-- Opening Marker --
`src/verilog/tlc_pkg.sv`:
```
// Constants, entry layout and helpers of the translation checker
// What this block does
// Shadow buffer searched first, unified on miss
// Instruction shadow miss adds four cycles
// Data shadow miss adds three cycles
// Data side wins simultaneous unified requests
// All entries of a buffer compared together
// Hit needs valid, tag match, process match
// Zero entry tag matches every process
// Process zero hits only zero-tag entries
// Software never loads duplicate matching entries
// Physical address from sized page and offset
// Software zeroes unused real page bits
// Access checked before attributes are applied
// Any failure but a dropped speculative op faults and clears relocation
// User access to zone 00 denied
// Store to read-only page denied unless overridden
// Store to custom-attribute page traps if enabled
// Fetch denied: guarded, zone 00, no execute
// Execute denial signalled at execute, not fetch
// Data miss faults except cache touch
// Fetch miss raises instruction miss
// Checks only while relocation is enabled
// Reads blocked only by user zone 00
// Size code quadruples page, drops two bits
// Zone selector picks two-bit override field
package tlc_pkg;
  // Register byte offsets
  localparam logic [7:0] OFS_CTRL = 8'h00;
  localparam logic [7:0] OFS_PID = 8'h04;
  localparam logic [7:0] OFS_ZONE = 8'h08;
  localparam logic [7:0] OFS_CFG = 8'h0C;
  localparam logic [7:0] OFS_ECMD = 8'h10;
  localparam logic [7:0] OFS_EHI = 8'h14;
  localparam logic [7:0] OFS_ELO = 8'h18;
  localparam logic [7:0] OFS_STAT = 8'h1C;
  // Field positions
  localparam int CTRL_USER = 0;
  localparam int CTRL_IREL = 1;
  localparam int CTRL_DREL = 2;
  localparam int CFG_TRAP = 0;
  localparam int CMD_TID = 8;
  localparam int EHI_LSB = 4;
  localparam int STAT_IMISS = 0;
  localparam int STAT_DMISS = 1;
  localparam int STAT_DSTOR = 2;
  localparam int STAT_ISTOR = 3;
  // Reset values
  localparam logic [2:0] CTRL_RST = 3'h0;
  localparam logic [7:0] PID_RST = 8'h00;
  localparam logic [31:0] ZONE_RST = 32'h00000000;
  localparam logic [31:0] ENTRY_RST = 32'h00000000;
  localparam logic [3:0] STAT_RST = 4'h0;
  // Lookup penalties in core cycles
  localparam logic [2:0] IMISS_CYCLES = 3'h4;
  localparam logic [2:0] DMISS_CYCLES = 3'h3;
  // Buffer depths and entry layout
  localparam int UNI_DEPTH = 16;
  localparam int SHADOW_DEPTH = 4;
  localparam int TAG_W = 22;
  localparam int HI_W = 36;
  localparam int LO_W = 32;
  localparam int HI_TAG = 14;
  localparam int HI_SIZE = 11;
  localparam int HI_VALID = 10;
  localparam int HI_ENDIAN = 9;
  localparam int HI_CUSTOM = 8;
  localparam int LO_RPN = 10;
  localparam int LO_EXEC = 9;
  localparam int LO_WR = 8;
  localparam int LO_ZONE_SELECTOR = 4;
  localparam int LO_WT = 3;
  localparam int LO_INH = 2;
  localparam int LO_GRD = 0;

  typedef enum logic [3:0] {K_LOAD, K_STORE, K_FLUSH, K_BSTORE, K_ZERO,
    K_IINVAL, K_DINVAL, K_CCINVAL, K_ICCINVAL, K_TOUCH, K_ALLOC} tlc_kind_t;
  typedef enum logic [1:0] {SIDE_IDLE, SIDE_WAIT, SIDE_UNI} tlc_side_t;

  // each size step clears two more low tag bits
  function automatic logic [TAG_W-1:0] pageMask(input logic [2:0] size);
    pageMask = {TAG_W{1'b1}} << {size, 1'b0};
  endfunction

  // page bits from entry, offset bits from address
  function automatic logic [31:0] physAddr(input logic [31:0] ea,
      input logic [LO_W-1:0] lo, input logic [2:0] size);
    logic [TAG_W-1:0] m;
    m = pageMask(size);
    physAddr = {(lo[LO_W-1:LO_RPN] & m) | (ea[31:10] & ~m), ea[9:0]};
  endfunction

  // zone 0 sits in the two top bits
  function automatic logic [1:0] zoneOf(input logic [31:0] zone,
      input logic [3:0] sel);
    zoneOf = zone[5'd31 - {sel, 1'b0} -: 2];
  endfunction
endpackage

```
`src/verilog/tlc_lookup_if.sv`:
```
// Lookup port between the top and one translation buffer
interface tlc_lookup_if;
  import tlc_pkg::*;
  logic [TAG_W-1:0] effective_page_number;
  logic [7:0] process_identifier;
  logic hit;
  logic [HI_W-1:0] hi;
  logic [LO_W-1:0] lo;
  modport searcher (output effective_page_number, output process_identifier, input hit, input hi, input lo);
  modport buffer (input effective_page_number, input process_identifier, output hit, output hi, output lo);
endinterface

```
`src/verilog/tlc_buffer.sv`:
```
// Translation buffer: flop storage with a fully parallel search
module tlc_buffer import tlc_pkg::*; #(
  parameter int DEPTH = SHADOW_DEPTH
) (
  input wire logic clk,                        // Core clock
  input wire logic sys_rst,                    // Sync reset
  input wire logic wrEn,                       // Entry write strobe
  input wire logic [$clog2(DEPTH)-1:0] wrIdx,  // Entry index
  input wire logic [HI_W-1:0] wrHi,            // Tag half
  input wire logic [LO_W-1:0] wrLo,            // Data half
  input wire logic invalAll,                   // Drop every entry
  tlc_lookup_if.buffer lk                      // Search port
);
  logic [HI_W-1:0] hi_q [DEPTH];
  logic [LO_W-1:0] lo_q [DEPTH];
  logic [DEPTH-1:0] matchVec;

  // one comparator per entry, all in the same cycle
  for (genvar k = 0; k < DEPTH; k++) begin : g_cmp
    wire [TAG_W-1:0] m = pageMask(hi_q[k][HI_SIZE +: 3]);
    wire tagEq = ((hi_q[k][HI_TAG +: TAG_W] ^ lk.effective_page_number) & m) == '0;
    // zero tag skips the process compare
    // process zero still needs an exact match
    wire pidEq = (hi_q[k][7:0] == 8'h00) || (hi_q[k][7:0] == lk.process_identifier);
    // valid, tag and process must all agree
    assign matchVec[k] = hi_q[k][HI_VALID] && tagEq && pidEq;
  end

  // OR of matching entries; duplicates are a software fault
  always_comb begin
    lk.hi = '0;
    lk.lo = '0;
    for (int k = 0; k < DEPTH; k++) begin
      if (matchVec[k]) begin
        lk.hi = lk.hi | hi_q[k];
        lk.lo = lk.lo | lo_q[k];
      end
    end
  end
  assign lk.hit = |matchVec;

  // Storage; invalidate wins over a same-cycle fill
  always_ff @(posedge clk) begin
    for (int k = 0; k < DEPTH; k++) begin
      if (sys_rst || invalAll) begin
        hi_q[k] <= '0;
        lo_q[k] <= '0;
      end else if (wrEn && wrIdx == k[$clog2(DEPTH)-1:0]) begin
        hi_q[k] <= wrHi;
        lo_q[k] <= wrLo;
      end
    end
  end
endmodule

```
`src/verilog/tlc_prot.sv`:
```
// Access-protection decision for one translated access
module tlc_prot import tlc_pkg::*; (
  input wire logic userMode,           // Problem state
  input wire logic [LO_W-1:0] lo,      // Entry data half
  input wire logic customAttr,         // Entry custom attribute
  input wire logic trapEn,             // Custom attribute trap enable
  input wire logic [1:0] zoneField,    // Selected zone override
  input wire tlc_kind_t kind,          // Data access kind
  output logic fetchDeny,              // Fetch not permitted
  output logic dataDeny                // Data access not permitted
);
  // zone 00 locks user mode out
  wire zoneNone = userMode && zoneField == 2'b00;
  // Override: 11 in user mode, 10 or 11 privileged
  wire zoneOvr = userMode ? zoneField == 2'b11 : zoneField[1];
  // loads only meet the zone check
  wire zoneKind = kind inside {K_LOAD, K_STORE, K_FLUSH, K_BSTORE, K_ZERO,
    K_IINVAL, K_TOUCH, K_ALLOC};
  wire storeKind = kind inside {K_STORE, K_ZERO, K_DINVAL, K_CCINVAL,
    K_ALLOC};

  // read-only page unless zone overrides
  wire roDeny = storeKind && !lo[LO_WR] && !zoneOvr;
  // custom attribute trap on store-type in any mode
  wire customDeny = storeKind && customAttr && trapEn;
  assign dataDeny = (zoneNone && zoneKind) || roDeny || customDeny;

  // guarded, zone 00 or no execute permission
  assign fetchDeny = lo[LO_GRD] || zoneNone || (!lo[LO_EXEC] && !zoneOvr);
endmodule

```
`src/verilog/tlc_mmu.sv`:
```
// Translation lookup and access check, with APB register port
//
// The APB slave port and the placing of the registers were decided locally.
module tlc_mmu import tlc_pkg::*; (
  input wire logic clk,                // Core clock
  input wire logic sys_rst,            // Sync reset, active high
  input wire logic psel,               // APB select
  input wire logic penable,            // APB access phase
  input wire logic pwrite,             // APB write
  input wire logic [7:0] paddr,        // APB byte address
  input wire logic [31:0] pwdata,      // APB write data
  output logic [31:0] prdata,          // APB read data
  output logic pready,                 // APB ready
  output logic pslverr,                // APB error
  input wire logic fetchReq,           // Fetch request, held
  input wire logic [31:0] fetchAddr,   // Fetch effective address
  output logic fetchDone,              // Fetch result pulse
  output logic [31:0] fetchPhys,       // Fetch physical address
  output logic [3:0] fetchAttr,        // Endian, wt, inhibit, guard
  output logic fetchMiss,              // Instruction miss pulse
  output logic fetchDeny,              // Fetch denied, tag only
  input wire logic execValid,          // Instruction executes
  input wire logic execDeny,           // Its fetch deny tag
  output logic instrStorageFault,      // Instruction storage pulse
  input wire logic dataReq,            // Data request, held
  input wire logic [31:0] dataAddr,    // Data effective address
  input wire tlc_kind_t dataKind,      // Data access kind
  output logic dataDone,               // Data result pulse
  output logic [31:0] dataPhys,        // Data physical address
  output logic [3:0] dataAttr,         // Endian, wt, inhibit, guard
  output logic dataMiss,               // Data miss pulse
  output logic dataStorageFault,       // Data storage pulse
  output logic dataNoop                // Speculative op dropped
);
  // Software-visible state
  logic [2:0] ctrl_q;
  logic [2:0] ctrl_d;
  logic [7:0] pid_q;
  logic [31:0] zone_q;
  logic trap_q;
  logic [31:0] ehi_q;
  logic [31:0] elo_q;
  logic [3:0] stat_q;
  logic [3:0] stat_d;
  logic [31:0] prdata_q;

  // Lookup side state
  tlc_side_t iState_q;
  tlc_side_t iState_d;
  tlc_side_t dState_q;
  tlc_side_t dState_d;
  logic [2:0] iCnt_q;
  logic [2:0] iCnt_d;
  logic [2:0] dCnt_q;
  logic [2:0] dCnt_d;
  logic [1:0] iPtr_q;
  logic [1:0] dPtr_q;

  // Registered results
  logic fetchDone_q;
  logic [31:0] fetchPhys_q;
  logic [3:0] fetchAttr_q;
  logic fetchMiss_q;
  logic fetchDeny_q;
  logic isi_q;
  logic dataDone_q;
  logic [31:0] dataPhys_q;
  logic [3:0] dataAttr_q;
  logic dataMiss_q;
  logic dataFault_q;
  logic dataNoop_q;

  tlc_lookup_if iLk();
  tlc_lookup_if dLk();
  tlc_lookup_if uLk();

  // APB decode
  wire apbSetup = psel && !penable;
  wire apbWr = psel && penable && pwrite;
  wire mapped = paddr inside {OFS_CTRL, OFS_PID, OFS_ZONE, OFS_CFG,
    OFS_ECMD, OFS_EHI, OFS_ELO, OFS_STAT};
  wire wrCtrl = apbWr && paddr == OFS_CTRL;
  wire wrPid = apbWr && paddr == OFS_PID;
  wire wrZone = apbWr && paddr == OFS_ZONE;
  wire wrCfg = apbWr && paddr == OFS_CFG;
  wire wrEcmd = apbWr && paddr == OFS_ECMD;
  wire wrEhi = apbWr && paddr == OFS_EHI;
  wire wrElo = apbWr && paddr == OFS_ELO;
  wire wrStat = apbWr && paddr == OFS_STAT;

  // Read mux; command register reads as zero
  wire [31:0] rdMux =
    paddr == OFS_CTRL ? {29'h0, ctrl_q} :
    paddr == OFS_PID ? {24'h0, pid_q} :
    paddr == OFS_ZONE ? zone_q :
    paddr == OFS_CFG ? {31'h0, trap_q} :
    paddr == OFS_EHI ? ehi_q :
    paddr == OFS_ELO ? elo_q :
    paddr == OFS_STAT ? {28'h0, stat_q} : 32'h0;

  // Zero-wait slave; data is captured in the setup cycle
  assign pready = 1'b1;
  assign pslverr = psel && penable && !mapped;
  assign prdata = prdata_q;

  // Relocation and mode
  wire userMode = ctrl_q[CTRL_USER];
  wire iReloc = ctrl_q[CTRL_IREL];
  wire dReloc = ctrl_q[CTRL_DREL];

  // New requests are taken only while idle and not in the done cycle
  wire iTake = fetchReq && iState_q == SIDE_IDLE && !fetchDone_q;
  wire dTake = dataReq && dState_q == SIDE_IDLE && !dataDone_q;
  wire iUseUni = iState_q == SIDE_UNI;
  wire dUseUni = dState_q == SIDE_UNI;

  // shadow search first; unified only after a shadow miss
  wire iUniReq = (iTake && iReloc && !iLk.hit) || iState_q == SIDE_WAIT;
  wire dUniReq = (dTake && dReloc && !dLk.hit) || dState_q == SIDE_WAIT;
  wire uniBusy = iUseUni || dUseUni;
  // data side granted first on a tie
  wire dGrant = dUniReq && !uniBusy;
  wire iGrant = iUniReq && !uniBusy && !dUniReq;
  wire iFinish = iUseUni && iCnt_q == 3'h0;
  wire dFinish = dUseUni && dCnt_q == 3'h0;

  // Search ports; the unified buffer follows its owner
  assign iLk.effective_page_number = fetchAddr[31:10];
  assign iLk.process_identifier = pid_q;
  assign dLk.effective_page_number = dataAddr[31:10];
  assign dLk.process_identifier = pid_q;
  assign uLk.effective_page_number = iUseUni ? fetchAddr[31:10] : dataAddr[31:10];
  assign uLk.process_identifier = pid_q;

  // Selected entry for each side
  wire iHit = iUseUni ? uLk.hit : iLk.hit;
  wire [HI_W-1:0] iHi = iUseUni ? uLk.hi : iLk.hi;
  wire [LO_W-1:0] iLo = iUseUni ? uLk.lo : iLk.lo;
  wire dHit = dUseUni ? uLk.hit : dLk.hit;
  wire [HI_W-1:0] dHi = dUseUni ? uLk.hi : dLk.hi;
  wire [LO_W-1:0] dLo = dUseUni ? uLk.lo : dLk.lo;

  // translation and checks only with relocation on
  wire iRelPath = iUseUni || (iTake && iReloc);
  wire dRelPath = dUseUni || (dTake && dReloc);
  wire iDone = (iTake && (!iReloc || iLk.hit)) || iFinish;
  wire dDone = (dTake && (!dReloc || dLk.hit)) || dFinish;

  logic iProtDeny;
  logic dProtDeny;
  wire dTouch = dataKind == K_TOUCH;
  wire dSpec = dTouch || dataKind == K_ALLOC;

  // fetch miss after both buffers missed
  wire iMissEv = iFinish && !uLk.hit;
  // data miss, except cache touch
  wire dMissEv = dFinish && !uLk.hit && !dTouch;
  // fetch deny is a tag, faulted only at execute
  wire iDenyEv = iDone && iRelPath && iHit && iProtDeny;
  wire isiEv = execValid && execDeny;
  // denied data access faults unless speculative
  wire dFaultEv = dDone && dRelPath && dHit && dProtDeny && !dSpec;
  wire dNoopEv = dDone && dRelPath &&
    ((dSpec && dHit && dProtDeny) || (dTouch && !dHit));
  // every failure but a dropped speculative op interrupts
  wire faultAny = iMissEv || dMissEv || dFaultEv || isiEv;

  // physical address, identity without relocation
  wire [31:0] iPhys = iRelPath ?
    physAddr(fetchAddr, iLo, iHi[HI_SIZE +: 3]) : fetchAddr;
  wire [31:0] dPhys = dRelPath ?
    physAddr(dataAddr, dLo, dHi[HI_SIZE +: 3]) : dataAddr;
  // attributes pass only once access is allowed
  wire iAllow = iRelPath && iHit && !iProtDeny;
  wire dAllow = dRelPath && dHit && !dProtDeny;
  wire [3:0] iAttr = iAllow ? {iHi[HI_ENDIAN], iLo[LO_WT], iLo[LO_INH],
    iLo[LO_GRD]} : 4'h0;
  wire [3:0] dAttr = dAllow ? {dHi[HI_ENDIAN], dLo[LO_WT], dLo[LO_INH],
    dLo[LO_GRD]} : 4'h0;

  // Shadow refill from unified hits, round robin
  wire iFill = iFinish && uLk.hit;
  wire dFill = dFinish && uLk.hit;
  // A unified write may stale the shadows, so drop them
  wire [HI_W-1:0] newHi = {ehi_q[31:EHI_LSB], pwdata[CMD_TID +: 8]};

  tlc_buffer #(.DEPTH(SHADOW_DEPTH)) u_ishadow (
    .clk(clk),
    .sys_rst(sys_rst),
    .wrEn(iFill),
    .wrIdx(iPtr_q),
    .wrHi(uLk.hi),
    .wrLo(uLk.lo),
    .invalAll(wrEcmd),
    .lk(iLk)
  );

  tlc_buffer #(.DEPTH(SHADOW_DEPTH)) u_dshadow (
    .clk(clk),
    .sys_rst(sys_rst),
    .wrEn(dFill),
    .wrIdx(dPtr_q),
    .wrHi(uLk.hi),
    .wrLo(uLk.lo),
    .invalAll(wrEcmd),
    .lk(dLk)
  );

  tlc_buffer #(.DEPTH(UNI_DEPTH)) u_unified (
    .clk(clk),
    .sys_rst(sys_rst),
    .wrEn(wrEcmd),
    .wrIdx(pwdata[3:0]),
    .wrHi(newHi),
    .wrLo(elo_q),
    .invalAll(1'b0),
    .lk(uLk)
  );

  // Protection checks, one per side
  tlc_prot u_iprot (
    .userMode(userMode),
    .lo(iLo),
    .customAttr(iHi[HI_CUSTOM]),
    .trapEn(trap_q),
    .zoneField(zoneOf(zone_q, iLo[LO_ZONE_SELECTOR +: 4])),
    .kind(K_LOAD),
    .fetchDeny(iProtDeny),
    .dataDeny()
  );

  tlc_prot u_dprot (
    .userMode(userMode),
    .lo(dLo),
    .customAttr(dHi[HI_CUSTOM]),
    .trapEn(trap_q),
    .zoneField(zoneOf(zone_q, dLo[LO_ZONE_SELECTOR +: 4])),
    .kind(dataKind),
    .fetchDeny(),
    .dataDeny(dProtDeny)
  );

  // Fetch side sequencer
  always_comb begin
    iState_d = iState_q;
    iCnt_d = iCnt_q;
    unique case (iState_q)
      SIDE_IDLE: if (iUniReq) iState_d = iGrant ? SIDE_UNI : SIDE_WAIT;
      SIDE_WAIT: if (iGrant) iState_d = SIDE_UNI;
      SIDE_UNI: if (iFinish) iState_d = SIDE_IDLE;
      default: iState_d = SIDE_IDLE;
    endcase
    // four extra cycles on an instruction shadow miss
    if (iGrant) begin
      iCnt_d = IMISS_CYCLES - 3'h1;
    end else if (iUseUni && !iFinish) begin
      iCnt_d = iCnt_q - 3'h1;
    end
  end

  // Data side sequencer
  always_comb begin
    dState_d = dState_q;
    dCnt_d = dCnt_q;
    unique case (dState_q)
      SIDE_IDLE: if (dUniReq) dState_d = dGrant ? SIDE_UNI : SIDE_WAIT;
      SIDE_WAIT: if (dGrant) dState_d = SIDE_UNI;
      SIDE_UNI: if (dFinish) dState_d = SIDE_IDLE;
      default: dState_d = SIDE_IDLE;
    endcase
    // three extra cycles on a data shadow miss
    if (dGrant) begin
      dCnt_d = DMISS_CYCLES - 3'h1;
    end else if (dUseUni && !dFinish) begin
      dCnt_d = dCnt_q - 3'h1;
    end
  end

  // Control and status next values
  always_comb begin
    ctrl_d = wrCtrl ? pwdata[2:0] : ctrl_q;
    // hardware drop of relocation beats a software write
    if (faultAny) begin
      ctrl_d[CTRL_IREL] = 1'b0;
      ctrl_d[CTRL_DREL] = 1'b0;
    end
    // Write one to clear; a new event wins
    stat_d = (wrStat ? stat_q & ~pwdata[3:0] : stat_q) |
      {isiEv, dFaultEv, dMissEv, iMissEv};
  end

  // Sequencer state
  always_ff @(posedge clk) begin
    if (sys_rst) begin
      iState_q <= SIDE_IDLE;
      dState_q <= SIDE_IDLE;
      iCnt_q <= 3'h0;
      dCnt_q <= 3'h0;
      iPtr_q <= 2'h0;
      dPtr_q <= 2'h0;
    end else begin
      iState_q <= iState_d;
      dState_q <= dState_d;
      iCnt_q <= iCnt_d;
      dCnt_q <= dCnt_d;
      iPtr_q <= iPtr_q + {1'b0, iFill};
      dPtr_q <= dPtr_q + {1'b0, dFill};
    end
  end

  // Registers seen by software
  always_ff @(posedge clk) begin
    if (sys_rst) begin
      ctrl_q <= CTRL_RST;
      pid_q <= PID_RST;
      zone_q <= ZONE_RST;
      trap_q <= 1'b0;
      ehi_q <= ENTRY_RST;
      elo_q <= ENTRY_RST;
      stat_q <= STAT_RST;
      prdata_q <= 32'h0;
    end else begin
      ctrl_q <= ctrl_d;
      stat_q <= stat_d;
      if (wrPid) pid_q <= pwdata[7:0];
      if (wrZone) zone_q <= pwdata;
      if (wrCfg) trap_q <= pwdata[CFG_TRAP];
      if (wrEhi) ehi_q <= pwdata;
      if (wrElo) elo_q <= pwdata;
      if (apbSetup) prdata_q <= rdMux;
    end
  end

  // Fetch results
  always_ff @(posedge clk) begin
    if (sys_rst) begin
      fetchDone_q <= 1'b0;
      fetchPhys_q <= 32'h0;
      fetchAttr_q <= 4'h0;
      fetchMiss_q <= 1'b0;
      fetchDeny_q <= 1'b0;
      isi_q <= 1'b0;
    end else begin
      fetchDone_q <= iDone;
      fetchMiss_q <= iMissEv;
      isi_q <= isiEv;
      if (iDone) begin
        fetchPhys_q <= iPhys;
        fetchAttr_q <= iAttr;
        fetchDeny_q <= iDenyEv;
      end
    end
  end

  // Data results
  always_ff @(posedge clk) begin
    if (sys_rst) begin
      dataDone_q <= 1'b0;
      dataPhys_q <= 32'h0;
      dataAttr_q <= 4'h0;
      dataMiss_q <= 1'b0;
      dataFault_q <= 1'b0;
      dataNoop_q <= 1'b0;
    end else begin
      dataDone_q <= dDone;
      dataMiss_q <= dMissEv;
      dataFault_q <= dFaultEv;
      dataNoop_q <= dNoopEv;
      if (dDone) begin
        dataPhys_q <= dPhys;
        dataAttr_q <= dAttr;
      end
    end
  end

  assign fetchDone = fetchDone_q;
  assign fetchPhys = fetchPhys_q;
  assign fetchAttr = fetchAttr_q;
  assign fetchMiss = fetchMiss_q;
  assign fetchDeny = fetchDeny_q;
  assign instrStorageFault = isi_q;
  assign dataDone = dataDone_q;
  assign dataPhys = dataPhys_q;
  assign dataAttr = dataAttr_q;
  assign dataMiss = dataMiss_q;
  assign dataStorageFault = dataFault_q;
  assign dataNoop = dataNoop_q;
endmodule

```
-- Closing Marker --
Copy out each line of the records that holds the string "storeKind".

SOLUTION
  wire storeKind = kind inside {K_STORE, K_ZERO, K_DINVAL, K_CCINVAL,
  wire roDeny = storeKind && !lo[LO_WR] && !zoneOvr;
  wire customDeny = storeKind && customAttr && trapEn;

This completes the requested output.